──────── EXCERPTED DATA

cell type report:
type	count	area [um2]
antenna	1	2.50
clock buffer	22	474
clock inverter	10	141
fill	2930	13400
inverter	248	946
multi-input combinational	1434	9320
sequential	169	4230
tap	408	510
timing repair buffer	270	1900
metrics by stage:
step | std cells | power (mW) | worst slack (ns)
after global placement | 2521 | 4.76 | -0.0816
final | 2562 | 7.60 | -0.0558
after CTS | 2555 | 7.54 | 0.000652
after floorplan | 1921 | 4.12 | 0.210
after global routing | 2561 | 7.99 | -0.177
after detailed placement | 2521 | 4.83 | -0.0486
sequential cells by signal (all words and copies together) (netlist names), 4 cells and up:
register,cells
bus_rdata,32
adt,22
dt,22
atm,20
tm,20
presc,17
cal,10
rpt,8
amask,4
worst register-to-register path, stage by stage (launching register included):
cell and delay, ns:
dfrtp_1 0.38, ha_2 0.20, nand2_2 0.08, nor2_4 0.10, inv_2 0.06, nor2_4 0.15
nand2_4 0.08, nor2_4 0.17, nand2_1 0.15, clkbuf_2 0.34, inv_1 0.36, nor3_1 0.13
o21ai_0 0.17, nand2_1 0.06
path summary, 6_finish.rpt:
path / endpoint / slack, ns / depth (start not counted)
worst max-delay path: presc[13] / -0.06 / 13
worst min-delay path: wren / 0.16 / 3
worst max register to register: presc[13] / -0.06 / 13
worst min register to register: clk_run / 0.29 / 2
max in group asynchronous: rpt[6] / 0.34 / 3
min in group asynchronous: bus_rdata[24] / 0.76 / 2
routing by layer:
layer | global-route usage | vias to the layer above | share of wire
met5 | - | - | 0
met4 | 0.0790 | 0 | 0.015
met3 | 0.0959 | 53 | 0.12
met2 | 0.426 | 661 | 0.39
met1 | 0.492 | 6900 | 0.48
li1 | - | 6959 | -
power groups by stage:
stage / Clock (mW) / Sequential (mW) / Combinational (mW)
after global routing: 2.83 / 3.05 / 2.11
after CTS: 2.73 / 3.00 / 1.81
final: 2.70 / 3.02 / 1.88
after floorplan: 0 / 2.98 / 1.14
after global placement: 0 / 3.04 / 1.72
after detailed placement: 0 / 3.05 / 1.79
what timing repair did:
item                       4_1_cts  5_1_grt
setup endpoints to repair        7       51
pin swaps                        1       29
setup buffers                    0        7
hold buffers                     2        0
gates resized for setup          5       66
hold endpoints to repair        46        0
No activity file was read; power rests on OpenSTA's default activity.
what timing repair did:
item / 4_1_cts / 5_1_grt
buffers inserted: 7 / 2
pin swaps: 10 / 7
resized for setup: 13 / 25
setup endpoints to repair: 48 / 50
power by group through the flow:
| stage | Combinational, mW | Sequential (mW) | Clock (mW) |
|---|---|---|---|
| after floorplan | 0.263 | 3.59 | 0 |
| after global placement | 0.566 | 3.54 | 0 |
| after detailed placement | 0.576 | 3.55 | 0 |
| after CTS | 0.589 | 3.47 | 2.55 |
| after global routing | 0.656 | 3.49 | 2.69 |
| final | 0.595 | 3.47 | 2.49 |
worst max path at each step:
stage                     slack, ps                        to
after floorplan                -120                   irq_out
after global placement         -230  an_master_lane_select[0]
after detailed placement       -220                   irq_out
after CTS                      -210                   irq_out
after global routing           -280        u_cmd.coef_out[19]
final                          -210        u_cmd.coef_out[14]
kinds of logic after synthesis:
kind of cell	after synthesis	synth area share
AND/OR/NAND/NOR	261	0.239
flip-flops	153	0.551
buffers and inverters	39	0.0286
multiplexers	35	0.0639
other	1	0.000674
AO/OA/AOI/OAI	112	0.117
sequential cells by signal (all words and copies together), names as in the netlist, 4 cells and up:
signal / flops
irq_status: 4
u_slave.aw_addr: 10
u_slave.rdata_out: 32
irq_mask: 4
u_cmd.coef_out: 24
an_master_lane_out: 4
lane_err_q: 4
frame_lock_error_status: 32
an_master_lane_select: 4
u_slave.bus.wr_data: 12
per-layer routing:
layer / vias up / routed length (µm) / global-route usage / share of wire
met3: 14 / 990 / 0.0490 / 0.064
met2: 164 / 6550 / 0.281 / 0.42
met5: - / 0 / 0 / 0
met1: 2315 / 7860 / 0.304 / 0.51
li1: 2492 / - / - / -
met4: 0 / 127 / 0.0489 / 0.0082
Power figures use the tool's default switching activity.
--- src/rtl/period_measure_defines.vh ---
/*
 * constants for the input period / pwm measurement sub-block:
 * mode codes, control field positions, enable bits, reset values.
 * assumes inclusion by bare name from the design files.
 */
`ifndef PERIOD_MEASURE_DEFINES_VH
`define PERIOD_MEASURE_DEFINES_VH

// mode control field layout (8-bit value)
`define MODE_EDGE_SEL_LSB 0
`define MODE_EDGE_SEL_MSB 1
`define MODE_FUNC_LSB 2
`define MODE_FUNC_MSB 3
`define MODE_FUNC_W 2
`define MODE_CLK_BUS_LSB 4
`define MODE_CLK_BUS_MSB 5

// function codes inside the mode field
`define FUNC_HIGH_LOW 2'h2
`define FUNC_PWM_WAVE 2'h0

// level / edge select codes
`define SEL_RISE_HIGH 2'h1
`define SEL_FALL_LOW 2'h2
`define SEL_BOTH 2'h3

// level select in high/low mode: 2'h2 measures high, 2'h1 measures low
`define SEL_LEVEL_LOW 2'h1

// pwm waveform measurement enable bit in mode field
`define MODE_PWM_BIT 4

// unit enable register bits
`define UNIT_EN_TIMER_BIT 6
`define UNIT_EN_PRESC_BIT 0

// interrupt enable / status / clear bit for capture
`define CAPTURE_FLAG_BIT 0

// reset values
`define RST_PRESC_RATIO 16'h0000
`define RST_COUNT 32'h0000_0000

`endif

--- src/rtl/clock_bus_prescaler.v ---
/*
 * prescaler producing one clock-bus tick every ratio+1 clocks.
 * assumes a synchronous active-high reset and a single clock.
 */
`timescale 1ns/1ps
`include "period_measure_defines.vh"

module clock_bus_prescaler #(
    parameter RATIO_W = 16
) (
    // clock and reset
    input wire clk,
    input wire rst,
    // control
    input wire enable,
    input wire [RATIO_W-1:0] ratio,
    // tick out
    output reg tick
);

    reg [RATIO_W-1:0] div_reg;

    // [RQ5] divide by ratio plus one
    always @(posedge clk)
    begin
        if (rst || !enable)
        begin
            div_reg <= {RATIO_W{1'b0}};
            tick <= 1'b0;
        end
        else if (div_reg >= ratio)
        begin
            div_reg <= {RATIO_W{1'b0}};
            tick <= 1'b1;
        end
        else
        begin
            div_reg <= div_reg + 1'b1;
            tick <= 1'b0;
        end
    end

endmodule

--- src/rtl/input_period_pwm_measure.v ---
/*
 * input high/low period and pwm waveform measurement sub-block with its
 * prescaler, run, enable, status and capture registers as plain ports.
 * assumes measure_input_pin is synchronous to clk and already filtered;
 * clear strobes are one-cycle pulses from software logic; run is a level held for the whole measurement.
 */
// Overview of operation
// [RQ1] high/low mode: time counter ticks only while pin is at chosen level
// [RQ2] event counter counts each valid input event during measurement
// [RQ3] high/low mode: reaching pulse count setting raises capture interrupt
// [RQ4] mode value 0x0A picks clock bus, high/low mode, high level
// [RQ5] prescaler divides clock by ratio field plus one
// [RQ6] unit enable holds separate timer and prescaler enable bits
// [RQ7] mode value 0x11 picks bus 0, pwm mode, rising edge
// [RQ8] pwm mode: separate edge counter counts input edges
// [RQ9] pwm completion puts off-duty total into capture data register
// [RQ10] pwm completion puts cycle count into cycle capture register
// [RQ11] off-duty counts only while input off; cycle counts from start
// [RQ12] pwm mode: pulse count setting gives edges before capture
// [RQ13] interrupt enable bit gates the capture interrupt request
// [RQ14] run register bit 0 starts counting in sub-block 0
// [RQ15] writing one to clear bit clears the capture flag
// [RQ16] high/low mode capture data receives summed level time
// [RQ17] status register holds capture flag set on completion
// [RQ18] flag sticks until cleared; request while flag and enable set
// [RQ19] counters start from zero and rearm after capture
`timescale 1ns/1ps
`include "period_measure_defines.vh"

module input_period_pwm_measure #(
    parameter CNT_W = 32,
    parameter SET_W = 16,
    parameter RATIO_W = 16
) (
    // clock and reset
    input wire clk,
    input wire rst,
    // measured input
    input wire measure_input_pin,
    // configuration
    input wire [7:0] unit_enable_reg,
    input wire [RATIO_W-1:0] prescaler_ratio_reg,
    input wire [7:0] subblock_mode_ctrl,
    input wire [SET_W-1:0] pulse_count_setting,
    input wire [7:0] irq_enable_reg,
    input wire [7:0] subblock_run_reg,
    input wire [7:0] flag_clear_reg,
    // status and results
    output wire [7:0] flag_status_reg,
    output reg [CNT_W-1:0] level_time_counter,
    output reg [CNT_W-1:0] valid_event_counter,
    output reg [CNT_W-1:0] input_edge_counter,
    output reg [CNT_W-1:0] cycle_count,
    output reg [CNT_W-1:0] capture_data_reg,
    output reg [CNT_W-1:0] cycle_capture_reg,
    output wire capture_irq
);

    localparam ST_IDLE = 2'b01;
    localparam ST_RUN = 2'b10;

    reg [1:0] state_reg;
    reg [1:0] state_next;
    reg pin_d_reg;
    reg capture_done_flag;
    wire timer_en;
    wire presc_en;
    wire run;
    wire tick;
    wire rise;
    wire fall;
    wire edge_hit;
    wire level_hit;
    wire pwm_mode;
    wire hl_mode;
    wire [1:0] sel;
    wire done;
    wire [CNT_W-1:0] target;

    // [RQ6] independent timer and prescaler enables
    assign timer_en = unit_enable_reg[`UNIT_EN_TIMER_BIT];
    assign presc_en = unit_enable_reg[`UNIT_EN_PRESC_BIT];
    // [RQ14] run bit 0 starts sub-block 0
    assign run = subblock_run_reg[0] & timer_en;

    // [RQ5] clock bus tick generator
    clock_bus_prescaler #(
        .RATIO_W(RATIO_W)
    ) u_presc (
        .clk(clk),
        .rst(rst),
        .enable(presc_en),
        .ratio(prescaler_ratio_reg),
        .tick(tick)
    );

    // [RQ4] [RQ7] mode field decode
    assign sel = subblock_mode_ctrl[`MODE_EDGE_SEL_MSB:`MODE_EDGE_SEL_LSB];
    assign pwm_mode = subblock_mode_ctrl[`MODE_PWM_BIT];
    assign hl_mode = !pwm_mode &&
        (subblock_mode_ctrl[`MODE_FUNC_MSB:`MODE_FUNC_LSB] == `FUNC_HIGH_LOW);

    // input edge detection
    always @(posedge clk)
    begin
        if (rst)
            pin_d_reg <= 1'b0;
        else
            pin_d_reg <= measure_input_pin;
    end

    assign rise = measure_input_pin & ~pin_d_reg;
    assign fall = ~measure_input_pin & pin_d_reg;

    // [RQ2] valid event: edge of the selected kind
    assign edge_hit = (sel == `SEL_RISE_HIGH) ? rise :
                      (sel == `SEL_FALL_LOW) ? fall :
                      (sel == `SEL_BOTH) ? (rise | fall) : 1'b0;

    // [RQ1] [RQ4] level match; mode 0x0A measures the high level
    assign level_hit = (sel == `SEL_LEVEL_LOW) ? ~measure_input_pin
                                               : measure_input_pin;

    // [RQ3] [RQ12] compare with pulse count setting
    assign target = {{(CNT_W-SET_W){1'b0}}, pulse_count_setting};
    assign done = (state_reg == ST_RUN) && edge_hit &&
        (pulse_count_setting != {SET_W{1'b0}}) &&
        ((pwm_mode ? input_edge_counter : valid_event_counter) + 1'b1
            == target);

    // state sequencing
    always @*
    begin
        state_next = state_reg;
        case (state_reg)
            ST_IDLE:
                if (run)
                    state_next = ST_RUN;
            ST_RUN:
                if (!run)
                    state_next = ST_IDLE;
            default:
                state_next = ST_IDLE;
        endcase
    end

    always @(posedge clk)
    begin
        if (rst)
            state_reg <= ST_IDLE;
        else
            state_reg <= state_next;
    end

    // counters, cleared at start and after capture
    always @(posedge clk)
    begin
        if (rst || state_reg == ST_IDLE)
        begin
            // [RQ19] start from zero
            level_time_counter <= `RST_COUNT;
            valid_event_counter <= `RST_COUNT;
            input_edge_counter <= `RST_COUNT;
            cycle_count <= `RST_COUNT;
        end
        else if (done)
        begin
            // [RQ19] rearm for the next measurement
            level_time_counter <= `RST_COUNT;
            valid_event_counter <= `RST_COUNT;
            input_edge_counter <= `RST_COUNT;
            cycle_count <= `RST_COUNT;
        end
        else
        begin
            // [RQ1] level time in high/low mode
            if (hl_mode && tick && level_hit)
                level_time_counter <= level_time_counter + 1'b1;
            // [RQ11] off-duty: pwm off is low input
            else if (pwm_mode && tick && !measure_input_pin)
                level_time_counter <= level_time_counter + 1'b1;
            // [RQ11] cycle counter runs from start
            if (pwm_mode && tick)
                cycle_count <= cycle_count + 1'b1;
            // [RQ2] count valid events
            if (edge_hit)
                valid_event_counter <= valid_event_counter + 1'b1;
            // [RQ8] separate edge counter in pwm mode
            if (pwm_mode && edge_hit)
                input_edge_counter <= input_edge_counter + 1'b1;
        end
    end

    // capture registers loaded at completion
    always @(posedge clk)
    begin
        if (rst)
        begin
            capture_data_reg <= `RST_COUNT;
            cycle_capture_reg <= `RST_COUNT;
        end
        else if (done)
        begin
            // [RQ16] [RQ9] level time or off-duty total
            capture_data_reg <= level_time_counter +
                {{(CNT_W-1){1'b0}}, (tick &
                 (pwm_mode ? ~measure_input_pin : level_hit))};
            // [RQ10] cycle count since start
            if (pwm_mode)
                cycle_capture_reg <= cycle_count +
                    {{(CNT_W-1){1'b0}}, tick};
        end
    end

    // [RQ17] [RQ18] [RQ15] sticky flag, set wins over clear
    always @(posedge clk)
    begin
        if (rst)
            capture_done_flag <= 1'b0;
        else if (done)
            capture_done_flag <= 1'b1;
        else if (flag_clear_reg[`CAPTURE_FLAG_BIT])
            capture_done_flag <= 1'b0;
    end

    assign flag_status_reg = {7'h00, capture_done_flag};
    // [RQ13] [RQ18] request gated by enable
    assign capture_irq = capture_done_flag &
        irq_enable_reg[`CAPTURE_FLAG_BIT];

endmodule
==> src/core/twrs_regmem.sv <==
`timescale 1ns/1ps
// small register store, registered read data
module twrs_regmem (
	input wire logic ref_clk,
	input wire logic sys_rst,
	input wire logic wr_en,
	input wire logic [7:0] wr_idx,
	input wire logic [7:0] wr_data,
	input wire logic [7:0] rd_idx,
	output logic [7:0] rd_data,
	output logic [7:0] pwm_div,
	output logic [15:0] samp_div
);
	logic [7:0] mem_r [twrs_pkg::NUM_REGS];

	function automatic logic hit(input logic [7:0] idx);
		hit = (idx < 8'(twrs_pkg::NUM_REGS));
	endfunction

	genvar g;
	generate
		for (g = 0; g < twrs_pkg::NUM_REGS; g++)
		begin : g_reg
			always_ff @(posedge ref_clk or posedge sys_rst)
			begin
				if (sys_rst)
				begin
					if (g == int'(twrs_pkg::SAMP_LO_OFS))
						mem_r[g] <= twrs_pkg::SAMP_LO_RST;
					else if (g == int'(twrs_pkg::SAMP_HI_OFS))
						mem_r[g] <= twrs_pkg::SAMP_HI_RST;
					else
						mem_r[g] <= twrs_pkg::PWM_DIV_RST;
				end
				else if (wr_en && hit(wr_idx) && wr_idx[2:0] == 3'(g))
					mem_r[g] <= wr_data; // see (RL16)
			end
		end
	endgenerate

	// unmapped index reads zero
	always_ff @(posedge ref_clk or posedge sys_rst)
	begin
		if (sys_rst)
			rd_data <= 8'h00;
		else
			rd_data <= hit(rd_idx) ? mem_r[rd_idx[2:0]] : 8'h00;
	end

	assign pwm_div = mem_r[twrs_pkg::PWM_DIV_OFS[2:0]];
	assign samp_div = {mem_r[twrs_pkg::SAMP_HI_OFS[2:0]],
		mem_r[twrs_pkg::SAMP_LO_OFS[2:0]]};
endmodule // twrs_regmem

==> src/core/twrs_ratediv.sv <==
`timescale 1ns/1ps
// prescale then divide; one-cycle tick per period
module twrs_ratediv #(
	parameter int PRE_W = 3,
	parameter int DIV_W = 16,
	parameter bit PLUS_ONE = 1'b0
) (
	input wire logic ref_clk,
	input wire logic sys_rst,
	input wire logic [DIV_W-1:0] div,
	output logic tick
);
	logic [PRE_W-1:0] pre_r;
	logic [DIV_W-1:0] cnt_r;
	logic [DIV_W-1:0] last;
	logic pre_wrap;

	assign pre_wrap = &pre_r;
	// divisor of zero treated as one, avoids a stuck tick
	assign last = PLUS_ONE ? div : ((div == '0) ? '0 : div - 1'b1);

	always_ff @(posedge ref_clk or posedge sys_rst)
	begin
		if (sys_rst)
		begin
			pre_r <= '0;
			cnt_r <= '0;
			tick <= 1'b0;
		end
		else
		begin
			pre_r <= pre_r + 1'b1;
			tick <= 1'b0;
			if (pre_wrap)
			begin
				if (cnt_r >= last)
				begin
					cnt_r <= '0;
					tick <= 1'b1;
				end
				else
					cnt_r <= cnt_r + 1'b1;
			end
		end
	end
endmodule // twrs_ratediv
===== config.mk =====
export PLATFORM = sky130hd
export DESIGN_NAME = brownout_lvr_control
export DESIGN_NICKNAME = d
export VERILOG_FILES = /design/src/shared/brownout_pkg.sv /design/src/rtl/supply_glitch_filter.sv /design/src/rtl/brownout_lvr_control.sv
export VERILOG_INCLUDE_DIRS = /design/src /design/src/shared
export SDC_FILE = /design/constraint.sdc
export NUM_CORES = 1
export LEC_CHECK = 0
export ABC_CLOCK_PERIOD_IN_PS = 2500
export BUFFER_PORTS_ARGS = -buffer_cell sky130_fd_sc_hd__buf_2
export CAP_MARGIN = 20
export CORE_UTILIZATION = 25
export DETAILED_ROUTE_END_ITERATION = 10
export PLACE_DENSITY = 0.45
export SLEW_MARGIN = 20
export SYNTH_ARGS = -nofsm -noshare
export SYNTH_HDL_FRONTEND = slang
export SYNTH_SLANG_ARGS = --single-unit

===== constraint.sdc =====
create_clock -name ref_clk -period 2.5 [get_ports ref_clk]
set_clock_uncertainty 0.15 [all_clocks]
set_input_delay 0.75 -clock ref_clk [delete_from_list [all_inputs] [get_ports ref_clk]]
set_output_delay 0.75 -clock ref_clk [all_outputs]
set_load 0.01 [all_outputs]

===== src/shared/brownout_cfg.svh =====
// offsets, field positions, reset values for the brown-out / low-voltage block
// assumes a 32-bit register port with byte addresses on 8 bits
`ifndef BROWNOUT_CFG_SVH
`define BROWNOUT_CFG_SVH
// register byte offsets
`define OFS_BOD_CTRL 8'h0c
`define OFS_GLITCH_SEL 8'h10
`define OFS_AON_SYNC 8'h40
`define OFS_IRQ_STATUS 8'h44
`define OFS_IRQ_CLEAR 8'h48
`define OFS_IRQ_ENABLE 8'h4c
// control/status field positions
`define POS_BOD_TEST 22
`define POS_LVR_TEST 21
`define POS_THR_HI 20
`define POS_THR_LO 18
`define POS_BROWNOUT_DETECTOR_ENABLE_ALIAS 17
`define POS_LVR_EN 16
`define POS_BOD_OUT 6
`define POS_BOD_FLAG 4
`define POS_RESP_SEL 3
// glitch selector field positions
`define POS_LVR_DB_HI 13
`define POS_LVR_DB_LO 8
`define POS_BOD_DB_HI 5
`define POS_BOD_DB_LO 0
// reset values
`define RST_BOD_CTRL 32'h000c_0040
`define RST_GLITCH_SEL 32'h0000_0101
// threshold code meaning no threshold
`define THR_NONE 3'h7
// event bit positions in status, clear and enable
`define EV_CROSS 0
`define EV_BOD_RESET 1
`define EV_LVR_TRIP 2
`endif


===== src/shared/brownout_pkg.sv =====
// types shared by the brown-out / low-voltage control block
// assumes nothing beyond a SystemVerilog compiler
package brownout_pkg;
  // one register access from software
  typedef struct packed {
    logic wr;
    logic rd;
    logic [7:0] addr;
    logic [31:0] wdata;
  } reg_req_t;

  // always-on fields as written by software, and their synced copy
  typedef struct packed {
    logic brownout_test_enable;
    logic lowvolt_reset_test_enable;
    logic [2:0] brownout_threshold_select;
    logic brownout_detector_enable;
    logic lowvolt_reset_enable;
    logic brownout_response_select;
    logic [5:0] lowvolt_glitch_time_select;
    logic [5:0] brownout_glitch_time_select;
  } aon_fields_t;

  // controls driven to the analog comparators
  typedef struct packed {
    logic brownout_test_enable;
    logic lowvolt_reset_test_enable;
    logic [2:0] brownout_threshold_select;
    logic brownout_detector_enable;
    logic lowvolt_reset_enable;
  } analog_ctrl_t;
endpackage
$ cat src/verilog/pwm_ctl_pkg.sv
package pwm_ctl_pkg;
  // ------------------------------------------------------------
  // Register indexes, byte address is four times the index
  // ------------------------------------------------------------
  localparam logic [7:0] IDX_MODE      = 8'h1A;
  localparam logic [7:0] IDX_SYNC      = 8'h1B;
  localparam logic [7:0] IDX_PRESET    = 8'h1C;
  localparam logic [7:0] IDX_MASK_BUF  = 8'h1D;
  localparam logic [7:0] IDX_PROTECT   = 8'h20;
  localparam int         IDX_LSB       = 2;
  localparam int         IDX_MSB       = 9;
  localparam logic [2:0] HSIZE_WORD    = 3'h2;
  localparam logic [1:0] HRESP_OKAY    = 2'h0;
  // ------------------------------------------------------------
  // Reset values
  // ------------------------------------------------------------
  localparam logic [7:0] RST_MODE      = 8'h04;
  localparam logic [7:0] RST_SYNC      = 8'h00;
  localparam logic [7:0] RST_PRESET    = 8'h00;
  localparam logic [7:0] RST_MASK      = 8'h00;
  // ------------------------------------------------------------
  // Mode register fields
  // ------------------------------------------------------------
  localparam int MODE_IRQ_EN   = 7;
  localparam int MODE_FLT_HI   = 6;
  localparam int MODE_FLT_LO   = 5;
  localparam int MODE_SELFTEST = 4;
  localparam int MODE_ROUTE    = 3;
  localparam int MODE_UNLOCK   = 2;
  localparam int MODE_PRESET   = 1;
  localparam int MODE_EXT_EN   = 0;
  // ------------------------------------------------------------
  // Sync register fields and protect register field
  // ------------------------------------------------------------
  localparam int SYNC_SW       = 7;
  localparam int SYNC_EXT_HI   = 6;
  localparam int SYNC_EXT_LO   = 4;
  localparam int SYNC_MASK_SEL = 3;
  localparam int SYNC_RELOAD   = 2;
  localparam int SYNC_UPPER    = 1;
  localparam int SYNC_LOWER    = 0;
  localparam int PROT_LOCK     = 0;

  typedef enum logic [1:0] {
    FLT_OFF       = 2'b00,
    FLT_EVEN_MAN  = 2'b01,
    FLT_ALL_MAN   = 2'b10,
    FLT_ALL_AUTO  = 2'b11
  } fault_mode_t;
endpackage : pwm_ctl_pkg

────────────────

As listed above, the lines from the line with "No activity file" to the line with "setup endpoints to repair: 48 / 50" are to be echoed exactly, with both ends included and nothing added.

No activity file was read; power rests on OpenSTA's default activity.
what timing repair did:
item / 4_1_cts / 5_1_grt
buffers inserted: 7 / 2
pin swaps: 10 / 7
resized for setup: 13 / 25
setup endpoints to repair: 48 / 50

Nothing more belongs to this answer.